(DATASET EXCERPTS)

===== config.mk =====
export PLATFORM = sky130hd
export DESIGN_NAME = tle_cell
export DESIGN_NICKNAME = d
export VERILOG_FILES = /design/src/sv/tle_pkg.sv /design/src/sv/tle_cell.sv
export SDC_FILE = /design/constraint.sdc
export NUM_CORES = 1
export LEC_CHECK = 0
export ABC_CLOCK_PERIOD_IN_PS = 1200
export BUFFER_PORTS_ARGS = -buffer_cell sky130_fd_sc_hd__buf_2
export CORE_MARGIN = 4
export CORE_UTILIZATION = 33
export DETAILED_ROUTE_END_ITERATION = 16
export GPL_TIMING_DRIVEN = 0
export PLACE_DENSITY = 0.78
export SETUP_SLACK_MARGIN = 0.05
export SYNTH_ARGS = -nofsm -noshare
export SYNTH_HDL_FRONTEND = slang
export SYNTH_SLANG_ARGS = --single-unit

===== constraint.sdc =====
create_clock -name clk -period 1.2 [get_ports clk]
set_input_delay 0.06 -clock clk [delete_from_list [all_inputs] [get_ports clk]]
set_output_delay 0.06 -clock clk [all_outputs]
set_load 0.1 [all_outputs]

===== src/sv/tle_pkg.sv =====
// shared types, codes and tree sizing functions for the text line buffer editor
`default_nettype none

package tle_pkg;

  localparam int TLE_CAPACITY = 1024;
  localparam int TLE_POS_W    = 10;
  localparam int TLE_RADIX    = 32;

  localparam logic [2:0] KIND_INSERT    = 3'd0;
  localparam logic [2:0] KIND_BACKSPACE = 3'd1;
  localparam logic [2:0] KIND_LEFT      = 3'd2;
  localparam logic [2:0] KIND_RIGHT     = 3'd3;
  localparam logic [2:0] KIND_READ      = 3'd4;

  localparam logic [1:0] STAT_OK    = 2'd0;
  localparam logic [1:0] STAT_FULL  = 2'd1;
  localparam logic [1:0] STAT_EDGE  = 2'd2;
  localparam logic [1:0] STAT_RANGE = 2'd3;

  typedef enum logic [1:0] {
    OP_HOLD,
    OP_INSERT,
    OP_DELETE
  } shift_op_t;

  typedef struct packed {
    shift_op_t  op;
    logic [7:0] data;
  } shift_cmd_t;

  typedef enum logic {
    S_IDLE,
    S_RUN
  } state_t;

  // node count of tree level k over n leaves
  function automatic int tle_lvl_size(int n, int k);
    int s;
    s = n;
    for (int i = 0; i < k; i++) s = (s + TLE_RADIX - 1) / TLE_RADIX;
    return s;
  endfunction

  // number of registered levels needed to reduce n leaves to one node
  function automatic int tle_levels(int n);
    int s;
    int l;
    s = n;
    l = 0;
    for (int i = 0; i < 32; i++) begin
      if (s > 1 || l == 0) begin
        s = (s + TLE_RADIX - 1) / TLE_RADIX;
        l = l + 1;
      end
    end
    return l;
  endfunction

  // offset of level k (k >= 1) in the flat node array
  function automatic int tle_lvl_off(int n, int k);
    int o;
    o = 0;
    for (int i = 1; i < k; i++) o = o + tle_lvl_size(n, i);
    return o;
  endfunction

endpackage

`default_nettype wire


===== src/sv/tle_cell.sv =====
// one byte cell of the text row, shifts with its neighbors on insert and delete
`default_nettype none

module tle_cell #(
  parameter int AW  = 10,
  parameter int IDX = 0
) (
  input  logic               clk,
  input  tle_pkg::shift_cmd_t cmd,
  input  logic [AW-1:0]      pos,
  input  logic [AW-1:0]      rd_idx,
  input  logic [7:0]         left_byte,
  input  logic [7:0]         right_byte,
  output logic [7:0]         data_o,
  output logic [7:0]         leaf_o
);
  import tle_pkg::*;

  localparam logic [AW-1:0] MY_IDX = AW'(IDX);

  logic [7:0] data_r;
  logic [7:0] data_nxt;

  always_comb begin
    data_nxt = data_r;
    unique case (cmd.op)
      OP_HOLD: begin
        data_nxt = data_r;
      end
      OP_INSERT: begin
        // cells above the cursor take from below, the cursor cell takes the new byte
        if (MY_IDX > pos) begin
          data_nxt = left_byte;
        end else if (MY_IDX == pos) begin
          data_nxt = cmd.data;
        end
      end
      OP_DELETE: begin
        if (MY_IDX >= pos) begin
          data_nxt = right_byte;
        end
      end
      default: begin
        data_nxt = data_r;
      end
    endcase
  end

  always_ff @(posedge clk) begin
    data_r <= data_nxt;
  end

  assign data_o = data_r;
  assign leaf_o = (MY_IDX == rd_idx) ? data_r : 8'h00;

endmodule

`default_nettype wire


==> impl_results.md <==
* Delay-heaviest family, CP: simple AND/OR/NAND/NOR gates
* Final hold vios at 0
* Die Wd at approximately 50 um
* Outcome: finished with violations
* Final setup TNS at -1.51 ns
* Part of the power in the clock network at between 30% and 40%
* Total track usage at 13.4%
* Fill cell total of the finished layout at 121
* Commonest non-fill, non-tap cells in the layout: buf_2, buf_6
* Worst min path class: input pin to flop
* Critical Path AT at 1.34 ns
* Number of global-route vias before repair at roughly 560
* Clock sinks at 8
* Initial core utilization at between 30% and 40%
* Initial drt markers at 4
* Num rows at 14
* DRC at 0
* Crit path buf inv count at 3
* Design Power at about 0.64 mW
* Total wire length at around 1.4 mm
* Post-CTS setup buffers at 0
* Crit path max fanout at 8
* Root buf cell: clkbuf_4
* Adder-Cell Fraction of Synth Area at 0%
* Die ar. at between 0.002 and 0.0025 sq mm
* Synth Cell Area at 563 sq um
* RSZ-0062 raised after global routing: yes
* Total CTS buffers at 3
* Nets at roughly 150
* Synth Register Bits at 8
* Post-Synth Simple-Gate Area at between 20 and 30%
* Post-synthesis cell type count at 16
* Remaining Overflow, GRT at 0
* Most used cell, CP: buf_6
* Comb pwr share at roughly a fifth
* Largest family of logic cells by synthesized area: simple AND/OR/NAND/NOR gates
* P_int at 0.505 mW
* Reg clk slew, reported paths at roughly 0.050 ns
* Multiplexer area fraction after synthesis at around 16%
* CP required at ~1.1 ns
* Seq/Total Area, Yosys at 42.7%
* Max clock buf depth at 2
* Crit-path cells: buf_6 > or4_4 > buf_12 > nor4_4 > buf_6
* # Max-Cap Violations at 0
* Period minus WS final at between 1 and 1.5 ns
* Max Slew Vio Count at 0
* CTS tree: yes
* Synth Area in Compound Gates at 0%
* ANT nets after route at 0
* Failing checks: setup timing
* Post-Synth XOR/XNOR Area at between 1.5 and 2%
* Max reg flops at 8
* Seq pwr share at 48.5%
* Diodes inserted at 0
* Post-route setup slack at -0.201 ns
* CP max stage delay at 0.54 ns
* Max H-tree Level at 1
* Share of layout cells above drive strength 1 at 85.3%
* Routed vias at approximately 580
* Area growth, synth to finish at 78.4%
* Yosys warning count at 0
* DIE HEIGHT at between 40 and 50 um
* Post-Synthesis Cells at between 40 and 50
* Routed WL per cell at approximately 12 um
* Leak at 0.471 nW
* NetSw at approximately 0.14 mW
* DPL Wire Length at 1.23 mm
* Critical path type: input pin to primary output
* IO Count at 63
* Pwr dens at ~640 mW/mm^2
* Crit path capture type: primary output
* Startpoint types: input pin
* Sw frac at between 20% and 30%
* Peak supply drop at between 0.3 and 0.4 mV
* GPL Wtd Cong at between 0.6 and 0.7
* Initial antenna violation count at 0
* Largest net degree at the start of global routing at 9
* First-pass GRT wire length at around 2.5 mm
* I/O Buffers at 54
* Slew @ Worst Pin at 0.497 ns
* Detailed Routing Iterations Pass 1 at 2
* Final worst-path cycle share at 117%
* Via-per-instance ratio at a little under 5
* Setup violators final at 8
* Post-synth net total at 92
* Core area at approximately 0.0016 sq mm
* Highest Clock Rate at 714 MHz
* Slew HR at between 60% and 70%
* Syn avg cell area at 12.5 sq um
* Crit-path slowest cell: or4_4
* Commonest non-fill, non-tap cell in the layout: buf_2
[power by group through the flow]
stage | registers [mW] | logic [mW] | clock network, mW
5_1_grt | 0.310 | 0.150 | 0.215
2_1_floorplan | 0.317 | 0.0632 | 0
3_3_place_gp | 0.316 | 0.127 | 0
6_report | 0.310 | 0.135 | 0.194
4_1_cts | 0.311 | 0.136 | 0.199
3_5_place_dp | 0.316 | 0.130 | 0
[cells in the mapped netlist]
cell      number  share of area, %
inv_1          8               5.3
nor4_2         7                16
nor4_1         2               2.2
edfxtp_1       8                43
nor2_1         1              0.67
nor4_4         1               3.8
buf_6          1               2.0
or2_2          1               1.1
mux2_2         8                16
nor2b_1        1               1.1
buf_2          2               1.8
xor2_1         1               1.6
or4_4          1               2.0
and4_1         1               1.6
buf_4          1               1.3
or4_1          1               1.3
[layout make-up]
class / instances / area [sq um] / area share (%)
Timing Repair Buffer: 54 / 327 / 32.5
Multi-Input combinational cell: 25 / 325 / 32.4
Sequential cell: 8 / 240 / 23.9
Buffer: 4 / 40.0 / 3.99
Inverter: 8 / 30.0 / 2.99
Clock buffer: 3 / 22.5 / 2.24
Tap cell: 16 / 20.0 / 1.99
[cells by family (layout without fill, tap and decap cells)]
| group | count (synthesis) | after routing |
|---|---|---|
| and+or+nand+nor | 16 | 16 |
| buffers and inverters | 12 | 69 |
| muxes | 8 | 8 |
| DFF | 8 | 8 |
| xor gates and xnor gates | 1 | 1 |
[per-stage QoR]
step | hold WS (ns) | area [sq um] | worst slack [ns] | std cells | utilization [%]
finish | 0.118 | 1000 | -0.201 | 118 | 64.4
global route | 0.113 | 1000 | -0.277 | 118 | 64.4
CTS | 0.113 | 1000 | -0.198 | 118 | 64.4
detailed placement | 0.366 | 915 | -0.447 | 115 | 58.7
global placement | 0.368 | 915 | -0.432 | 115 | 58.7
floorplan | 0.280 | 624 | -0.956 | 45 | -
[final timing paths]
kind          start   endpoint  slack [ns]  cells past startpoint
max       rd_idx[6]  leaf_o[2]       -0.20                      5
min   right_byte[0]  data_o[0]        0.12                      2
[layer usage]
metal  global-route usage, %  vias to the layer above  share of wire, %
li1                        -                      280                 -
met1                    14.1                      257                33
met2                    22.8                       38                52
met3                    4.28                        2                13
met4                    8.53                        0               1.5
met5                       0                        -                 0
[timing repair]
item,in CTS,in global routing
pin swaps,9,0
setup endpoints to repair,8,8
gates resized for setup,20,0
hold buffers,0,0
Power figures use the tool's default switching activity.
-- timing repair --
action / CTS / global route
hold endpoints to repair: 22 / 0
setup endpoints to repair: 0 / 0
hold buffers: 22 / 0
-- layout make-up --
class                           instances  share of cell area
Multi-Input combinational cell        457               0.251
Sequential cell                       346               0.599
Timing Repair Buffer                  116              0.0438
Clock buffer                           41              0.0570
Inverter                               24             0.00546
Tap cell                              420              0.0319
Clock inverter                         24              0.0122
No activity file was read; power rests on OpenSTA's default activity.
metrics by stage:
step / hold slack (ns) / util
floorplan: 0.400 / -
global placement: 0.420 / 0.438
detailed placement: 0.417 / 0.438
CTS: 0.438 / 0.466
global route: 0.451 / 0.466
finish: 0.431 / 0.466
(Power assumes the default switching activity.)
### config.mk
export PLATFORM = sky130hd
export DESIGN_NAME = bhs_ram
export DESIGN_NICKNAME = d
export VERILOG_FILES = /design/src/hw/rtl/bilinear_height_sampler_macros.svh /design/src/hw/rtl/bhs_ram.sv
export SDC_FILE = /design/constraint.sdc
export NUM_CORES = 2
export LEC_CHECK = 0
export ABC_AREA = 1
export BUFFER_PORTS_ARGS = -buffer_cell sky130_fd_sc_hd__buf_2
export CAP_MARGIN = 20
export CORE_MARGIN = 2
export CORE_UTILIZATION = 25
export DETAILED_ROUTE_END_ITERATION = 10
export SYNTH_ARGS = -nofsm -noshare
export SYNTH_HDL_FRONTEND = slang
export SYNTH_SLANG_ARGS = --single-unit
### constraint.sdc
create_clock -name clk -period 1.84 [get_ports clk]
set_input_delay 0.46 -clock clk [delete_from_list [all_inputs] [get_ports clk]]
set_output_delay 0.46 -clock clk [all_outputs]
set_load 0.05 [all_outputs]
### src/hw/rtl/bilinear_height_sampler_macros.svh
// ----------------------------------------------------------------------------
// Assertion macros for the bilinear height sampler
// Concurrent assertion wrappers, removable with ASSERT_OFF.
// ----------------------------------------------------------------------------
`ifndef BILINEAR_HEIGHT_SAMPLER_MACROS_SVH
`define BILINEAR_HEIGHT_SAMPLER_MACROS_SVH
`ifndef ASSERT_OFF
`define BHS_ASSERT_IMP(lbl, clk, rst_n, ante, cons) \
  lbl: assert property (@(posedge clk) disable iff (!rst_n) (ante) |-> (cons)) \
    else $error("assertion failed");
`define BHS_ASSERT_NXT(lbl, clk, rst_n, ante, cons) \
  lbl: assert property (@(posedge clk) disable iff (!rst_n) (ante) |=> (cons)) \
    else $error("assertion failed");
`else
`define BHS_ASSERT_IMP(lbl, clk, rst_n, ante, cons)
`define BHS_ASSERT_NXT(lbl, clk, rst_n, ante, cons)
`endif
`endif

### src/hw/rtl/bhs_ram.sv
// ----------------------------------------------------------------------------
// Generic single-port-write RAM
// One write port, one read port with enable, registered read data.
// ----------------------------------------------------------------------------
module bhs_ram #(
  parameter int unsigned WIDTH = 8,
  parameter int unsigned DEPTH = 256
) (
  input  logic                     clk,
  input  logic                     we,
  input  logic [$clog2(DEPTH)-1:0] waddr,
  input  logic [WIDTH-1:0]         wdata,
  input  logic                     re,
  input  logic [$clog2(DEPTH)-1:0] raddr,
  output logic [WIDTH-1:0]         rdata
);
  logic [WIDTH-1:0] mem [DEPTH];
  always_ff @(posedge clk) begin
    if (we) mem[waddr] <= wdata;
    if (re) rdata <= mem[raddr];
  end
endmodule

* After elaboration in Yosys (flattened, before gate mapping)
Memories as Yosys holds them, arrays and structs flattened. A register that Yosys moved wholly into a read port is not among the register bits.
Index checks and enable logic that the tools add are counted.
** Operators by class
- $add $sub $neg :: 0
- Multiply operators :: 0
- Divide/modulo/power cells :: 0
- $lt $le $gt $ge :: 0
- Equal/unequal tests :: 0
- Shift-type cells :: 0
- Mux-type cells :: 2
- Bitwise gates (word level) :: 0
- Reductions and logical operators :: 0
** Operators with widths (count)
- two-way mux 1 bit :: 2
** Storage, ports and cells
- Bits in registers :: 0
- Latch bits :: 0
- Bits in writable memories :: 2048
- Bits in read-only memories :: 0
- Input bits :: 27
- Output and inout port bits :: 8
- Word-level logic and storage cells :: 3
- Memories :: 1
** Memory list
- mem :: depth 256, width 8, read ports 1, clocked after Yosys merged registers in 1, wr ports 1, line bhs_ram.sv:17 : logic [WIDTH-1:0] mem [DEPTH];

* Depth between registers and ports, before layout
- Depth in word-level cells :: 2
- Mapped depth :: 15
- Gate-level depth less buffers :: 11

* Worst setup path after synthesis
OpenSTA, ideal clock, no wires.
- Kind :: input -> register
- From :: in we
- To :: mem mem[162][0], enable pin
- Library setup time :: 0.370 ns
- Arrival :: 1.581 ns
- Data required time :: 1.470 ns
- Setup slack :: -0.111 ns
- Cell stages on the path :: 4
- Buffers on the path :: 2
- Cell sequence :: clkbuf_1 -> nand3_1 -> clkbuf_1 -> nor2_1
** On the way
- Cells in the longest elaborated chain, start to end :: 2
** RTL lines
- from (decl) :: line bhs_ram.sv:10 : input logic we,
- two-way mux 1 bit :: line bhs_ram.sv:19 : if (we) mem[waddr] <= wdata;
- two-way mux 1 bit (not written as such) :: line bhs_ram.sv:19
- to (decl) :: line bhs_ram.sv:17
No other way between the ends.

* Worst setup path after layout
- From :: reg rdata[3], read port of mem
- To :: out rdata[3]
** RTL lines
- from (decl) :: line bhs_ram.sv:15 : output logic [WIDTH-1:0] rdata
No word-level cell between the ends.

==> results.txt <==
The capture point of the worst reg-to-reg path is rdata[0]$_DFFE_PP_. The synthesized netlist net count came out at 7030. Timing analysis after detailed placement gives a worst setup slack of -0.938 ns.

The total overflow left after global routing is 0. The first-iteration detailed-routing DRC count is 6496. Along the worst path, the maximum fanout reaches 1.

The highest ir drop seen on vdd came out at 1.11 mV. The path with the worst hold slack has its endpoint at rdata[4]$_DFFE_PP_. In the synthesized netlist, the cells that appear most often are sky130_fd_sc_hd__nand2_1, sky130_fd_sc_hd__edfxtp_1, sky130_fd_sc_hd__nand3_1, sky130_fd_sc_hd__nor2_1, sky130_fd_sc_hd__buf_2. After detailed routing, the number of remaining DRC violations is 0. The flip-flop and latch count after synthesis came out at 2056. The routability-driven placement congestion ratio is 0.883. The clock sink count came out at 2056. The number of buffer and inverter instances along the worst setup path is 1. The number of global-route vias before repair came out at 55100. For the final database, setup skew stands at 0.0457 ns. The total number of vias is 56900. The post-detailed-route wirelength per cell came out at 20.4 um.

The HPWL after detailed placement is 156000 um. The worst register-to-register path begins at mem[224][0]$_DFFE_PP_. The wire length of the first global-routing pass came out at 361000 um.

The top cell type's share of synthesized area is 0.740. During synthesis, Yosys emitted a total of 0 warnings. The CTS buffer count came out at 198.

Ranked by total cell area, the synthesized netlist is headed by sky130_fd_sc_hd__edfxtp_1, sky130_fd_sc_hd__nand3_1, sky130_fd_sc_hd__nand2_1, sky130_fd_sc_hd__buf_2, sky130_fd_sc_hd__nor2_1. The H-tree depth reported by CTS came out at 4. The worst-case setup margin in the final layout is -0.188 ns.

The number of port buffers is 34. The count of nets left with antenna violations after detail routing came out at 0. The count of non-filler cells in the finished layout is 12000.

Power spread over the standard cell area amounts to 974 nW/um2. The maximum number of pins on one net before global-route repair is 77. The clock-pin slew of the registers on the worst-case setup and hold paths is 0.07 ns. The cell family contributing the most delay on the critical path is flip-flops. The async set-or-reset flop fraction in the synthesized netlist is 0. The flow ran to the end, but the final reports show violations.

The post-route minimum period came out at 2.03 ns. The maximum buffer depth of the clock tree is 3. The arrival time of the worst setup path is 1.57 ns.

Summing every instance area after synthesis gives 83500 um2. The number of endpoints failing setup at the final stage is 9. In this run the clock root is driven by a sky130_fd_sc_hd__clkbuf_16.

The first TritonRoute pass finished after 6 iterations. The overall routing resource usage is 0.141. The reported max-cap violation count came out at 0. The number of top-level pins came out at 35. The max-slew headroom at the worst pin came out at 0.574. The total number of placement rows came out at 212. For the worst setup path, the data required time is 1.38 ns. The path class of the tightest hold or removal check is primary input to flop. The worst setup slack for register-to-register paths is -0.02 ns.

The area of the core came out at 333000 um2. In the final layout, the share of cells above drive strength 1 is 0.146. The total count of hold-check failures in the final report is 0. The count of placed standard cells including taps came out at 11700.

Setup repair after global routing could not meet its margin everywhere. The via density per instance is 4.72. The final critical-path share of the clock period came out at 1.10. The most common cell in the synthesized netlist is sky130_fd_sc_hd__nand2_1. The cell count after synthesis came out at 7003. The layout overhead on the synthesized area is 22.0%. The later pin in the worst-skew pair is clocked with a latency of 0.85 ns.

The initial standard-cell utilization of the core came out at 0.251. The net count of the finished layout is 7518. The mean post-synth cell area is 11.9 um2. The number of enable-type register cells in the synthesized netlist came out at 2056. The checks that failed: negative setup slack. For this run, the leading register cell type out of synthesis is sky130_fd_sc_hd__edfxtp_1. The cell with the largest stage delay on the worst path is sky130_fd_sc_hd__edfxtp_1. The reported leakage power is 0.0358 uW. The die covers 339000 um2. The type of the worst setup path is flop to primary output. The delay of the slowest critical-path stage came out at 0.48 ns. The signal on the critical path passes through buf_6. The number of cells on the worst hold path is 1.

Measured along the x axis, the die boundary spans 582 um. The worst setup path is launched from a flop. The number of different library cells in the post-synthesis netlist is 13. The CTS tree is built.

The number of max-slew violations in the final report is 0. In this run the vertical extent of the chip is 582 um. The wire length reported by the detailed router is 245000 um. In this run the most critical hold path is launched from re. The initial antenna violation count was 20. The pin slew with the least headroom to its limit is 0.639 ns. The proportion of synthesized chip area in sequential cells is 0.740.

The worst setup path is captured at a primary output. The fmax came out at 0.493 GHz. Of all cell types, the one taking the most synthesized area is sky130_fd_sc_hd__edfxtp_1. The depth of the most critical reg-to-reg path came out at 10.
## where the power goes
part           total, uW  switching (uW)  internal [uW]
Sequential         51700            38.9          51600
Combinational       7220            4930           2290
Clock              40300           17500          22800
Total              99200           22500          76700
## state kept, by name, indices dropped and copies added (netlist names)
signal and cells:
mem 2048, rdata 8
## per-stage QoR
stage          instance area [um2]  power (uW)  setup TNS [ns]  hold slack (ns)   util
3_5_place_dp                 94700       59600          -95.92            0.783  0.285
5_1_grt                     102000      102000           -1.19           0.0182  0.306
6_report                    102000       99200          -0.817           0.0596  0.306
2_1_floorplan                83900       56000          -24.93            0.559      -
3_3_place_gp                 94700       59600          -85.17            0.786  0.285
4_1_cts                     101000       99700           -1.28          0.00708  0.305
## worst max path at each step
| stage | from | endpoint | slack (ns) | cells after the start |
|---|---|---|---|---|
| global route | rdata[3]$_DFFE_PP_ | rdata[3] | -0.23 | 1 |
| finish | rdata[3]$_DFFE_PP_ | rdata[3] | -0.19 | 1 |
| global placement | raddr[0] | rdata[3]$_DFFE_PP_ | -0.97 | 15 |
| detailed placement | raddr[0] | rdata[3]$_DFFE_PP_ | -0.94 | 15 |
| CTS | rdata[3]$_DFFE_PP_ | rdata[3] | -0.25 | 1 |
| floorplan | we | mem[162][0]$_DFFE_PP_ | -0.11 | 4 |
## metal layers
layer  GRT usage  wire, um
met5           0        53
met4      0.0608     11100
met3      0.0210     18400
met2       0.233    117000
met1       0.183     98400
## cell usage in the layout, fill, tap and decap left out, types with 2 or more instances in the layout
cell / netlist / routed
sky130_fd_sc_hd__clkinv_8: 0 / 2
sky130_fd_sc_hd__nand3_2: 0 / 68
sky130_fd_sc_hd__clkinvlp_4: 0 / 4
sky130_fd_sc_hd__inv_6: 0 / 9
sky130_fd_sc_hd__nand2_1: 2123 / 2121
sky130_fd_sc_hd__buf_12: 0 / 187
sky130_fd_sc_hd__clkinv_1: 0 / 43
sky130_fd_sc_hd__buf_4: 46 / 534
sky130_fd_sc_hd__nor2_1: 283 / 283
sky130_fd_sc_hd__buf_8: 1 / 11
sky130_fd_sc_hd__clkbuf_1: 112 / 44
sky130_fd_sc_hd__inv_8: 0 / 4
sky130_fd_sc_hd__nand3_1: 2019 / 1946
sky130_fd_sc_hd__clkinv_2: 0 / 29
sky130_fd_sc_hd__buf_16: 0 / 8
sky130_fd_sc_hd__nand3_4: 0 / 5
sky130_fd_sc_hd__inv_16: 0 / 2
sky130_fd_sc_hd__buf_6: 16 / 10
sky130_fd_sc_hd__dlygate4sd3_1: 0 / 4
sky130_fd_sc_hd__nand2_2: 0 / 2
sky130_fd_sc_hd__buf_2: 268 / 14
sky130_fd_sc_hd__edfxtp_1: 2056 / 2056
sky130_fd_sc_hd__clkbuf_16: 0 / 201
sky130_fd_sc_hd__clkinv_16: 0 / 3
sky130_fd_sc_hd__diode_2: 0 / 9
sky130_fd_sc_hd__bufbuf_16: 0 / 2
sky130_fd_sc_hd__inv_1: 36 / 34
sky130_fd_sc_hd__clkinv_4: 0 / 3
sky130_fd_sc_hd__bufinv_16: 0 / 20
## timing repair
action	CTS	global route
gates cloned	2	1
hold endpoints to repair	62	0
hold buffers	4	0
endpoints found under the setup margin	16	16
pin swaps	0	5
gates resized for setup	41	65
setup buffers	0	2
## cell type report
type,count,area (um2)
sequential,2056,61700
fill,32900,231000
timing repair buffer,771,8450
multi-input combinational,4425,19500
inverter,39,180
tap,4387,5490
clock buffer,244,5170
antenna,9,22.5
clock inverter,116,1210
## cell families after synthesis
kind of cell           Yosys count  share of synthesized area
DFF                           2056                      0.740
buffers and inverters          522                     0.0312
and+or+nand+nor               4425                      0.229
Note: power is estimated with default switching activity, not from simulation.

(End DATASET EXCERPTS)

_TASK TO CARRY OUT_
Could you please retype the lines from the start of the data through the line with "export ABC_CLOCK_PERIOD_IN_PS = 1200", both included, and nothing else?

_ANSWER TO THE PROBLEM_
===== config.mk =====
export PLATFORM = sky130hd
export DESIGN_NAME = tle_cell
export DESIGN_NICKNAME = d
export VERILOG_FILES = /design/src/sv/tle_pkg.sv /design/src/sv/tle_cell.sv
export SDC_FILE = /design/constraint.sdc
export NUM_CORES = 1
export LEC_CHECK = 0
export ABC_CLOCK_PERIOD_IN_PS = 1200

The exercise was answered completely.